The difference between San Marzano and standard romas is like the difference between Prosciutto san Daniele amd Prosciutto de Parma. That is in Europe and not what is shipped over here. USA that is. You folks in Canada can probably get the real stuff. Stupid FDA!

Craig


----------



## Dawgluver (May 24, 2011)

CraigC said:
			
		

> The difference between San Marzano and standard romas is like the difference between Prosciutto san Daniele amd Prosciutto de Parma. That is in Europe and not what is shipped over here. USA that is. You folks in Canada can probably get the real stuff. Stupid FDA!
> 
> Craig



So we can't get the real thing in the US?  Why does the FDA have a problem?


----------



## qmax (May 24, 2011)

GB said:


> There is a difference between San Marzano tomatoes that you grow yourself and ones grown in the San Marzano region of Italy. That is not to say that your tomatoes will not be delicious. The reason San Marzanos from Italy are so prized and different is because of the soil they are grown in.



Terroir?


----------



## Dawgluver (May 24, 2011)

qmax said:
			
		

> Terroir?



Get the Navy Seals on it!


----------



## FrankZ (May 24, 2011)

The canned San Marzano tomatoes in my local stores are not iwth the rest of the canned tomatoes.  They are in the special "Italian" section next to the "Mexican" section and across the aisle from the "Chinese" section.

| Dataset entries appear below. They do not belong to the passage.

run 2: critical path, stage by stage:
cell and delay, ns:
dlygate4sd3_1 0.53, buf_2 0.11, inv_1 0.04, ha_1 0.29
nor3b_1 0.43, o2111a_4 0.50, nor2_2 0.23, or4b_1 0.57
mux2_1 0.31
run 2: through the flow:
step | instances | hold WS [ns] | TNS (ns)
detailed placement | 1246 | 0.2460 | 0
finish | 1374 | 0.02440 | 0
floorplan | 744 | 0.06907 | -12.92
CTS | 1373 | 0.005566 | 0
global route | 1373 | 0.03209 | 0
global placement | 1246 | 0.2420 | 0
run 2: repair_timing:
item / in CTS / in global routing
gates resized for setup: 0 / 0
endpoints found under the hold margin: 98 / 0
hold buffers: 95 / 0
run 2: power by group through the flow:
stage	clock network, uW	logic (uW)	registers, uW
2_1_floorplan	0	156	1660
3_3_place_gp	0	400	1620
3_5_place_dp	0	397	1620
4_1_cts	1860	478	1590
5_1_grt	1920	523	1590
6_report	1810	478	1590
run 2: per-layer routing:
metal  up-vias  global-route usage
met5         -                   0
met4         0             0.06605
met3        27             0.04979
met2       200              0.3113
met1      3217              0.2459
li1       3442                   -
[config.mk]
export PLATFORM = sky130hd
export DESIGN_NAME = gmii_tx_sched
export DESIGN_NICKNAME = d
export VERILOG_FILES = /design/src/rtl/gmii_tx_sched.sv
export SDC_FILE = /design/constraint.sdc
export NUM_CORES = 1
export LEC_CHECK = 0
export BUFFER_PORTS_ARGS = -buffer_cell sky130_fd_sc_hd__clkbuf_2
export CAP_MARGIN = 20
export CORE_MARGIN = 2
export CORE_UTILIZATION = 53
export CTS_CLUSTER_SIZE = 24
export DETAILED_ROUTE_END_ITERATION = 8
export GPL_TIMING_DRIVEN = 0
export PLACE_DENSITY_LB_ADDON = 0.1
export SETUP_SLACK_MARGIN = 0.1
export SYNTH_ARGS = -nofsm -noshare
export SYNTH_HDL_FRONTEND = slang
export SYNTH_SLANG_ARGS = --single-unit
[constraint.sdc]
create_clock -name clk -period 2.7 [get_ports clk]
set_clock_uncertainty 0.2 [all_clocks]
set_input_delay 0.135 -clock clk [delete_from_list [all_inputs] [get_ports clk]]
set_output_delay 0.135 -clock clk [all_outputs]
set_load 0.02 [all_outputs]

They cost about twice as much here.


----------



## pacanis (May 24, 2011)

FrankZ said:


> The canned San Marzano tomatoes in my local stores are not iwth the rest of the canned tomatoes. They are in the special "Italian" section next to the "Mexican" section and across the aisle from the "Chinese" section.


 
Caddywhompus from the apple cider?


----------



## Marco Hornero (May 24, 2011)

*San Marzano Di California...???*

Yes, I'm inclined to say there's something about the Napolitano terroir (I know it's pronounced like TareWah but it's got me thinking about a little mean doggie). The little tag on the label, the DOP thingy (denominatizonne originale proctectionatto???) is supposed to designate that they are from the area on the slopes of Mt. Vesuvius near Naples and therefore, AND ONLY THEREFORE, can they be called San Marzanos.    I've ordered a brand called Strianese (sp?) which is yummy as pizza sauce --just smashed and with a tiny bit of oregano and salt. But they are wicked good in Mexican food or anything else that takes kindly to proper 'matery goodness. The sweet/acid/matery flavor balance is Cirque de Solieil tightrope walker perfect. I ordered a dozen or so cans a while back from some place called Taylor's Market in the Stockton/Sacatomatoes area of California.   I've tried to grow them in my little 20-miles-from-from-the-ocean So Cal yard (which is a pretty similar climate to where the Real San Marzano's are grown) but didn't find them too productive. I was only able to directly smash one or two "San Marzanos" from my garden last year to sauce a pie to cook in our pizza oven -- great idea but once again, didn't work as envisioned. But the Strianese maters were there as was the basil in pots. Put a Basil pot on the counter -- plant was hose rinsed in the morning -- and pull leaves to put directly on pizzas moments before hitting the oven. Yum.   Either way, San Marzano maters have a unique, very pizza sauce friendly, flavor which, if you can't grow them, can be purchased in an acceptable canned form.   Once again, I've bloviated more than I've informed. Take this away from my post: Check out the Strianese brand and Taylor's Market somewhere in Central California. And... enjoy.


----------



## buckytom (May 24, 2011)

i most often use cento brand canned tomatoes, and even they have 2 types that you have to look closely at the lable to differentiate between. the domestic grown ones, and the certified imported from san marzano ones. i've found cento has the best imported san marzanos i've ever tasted. la fede brand is a close second.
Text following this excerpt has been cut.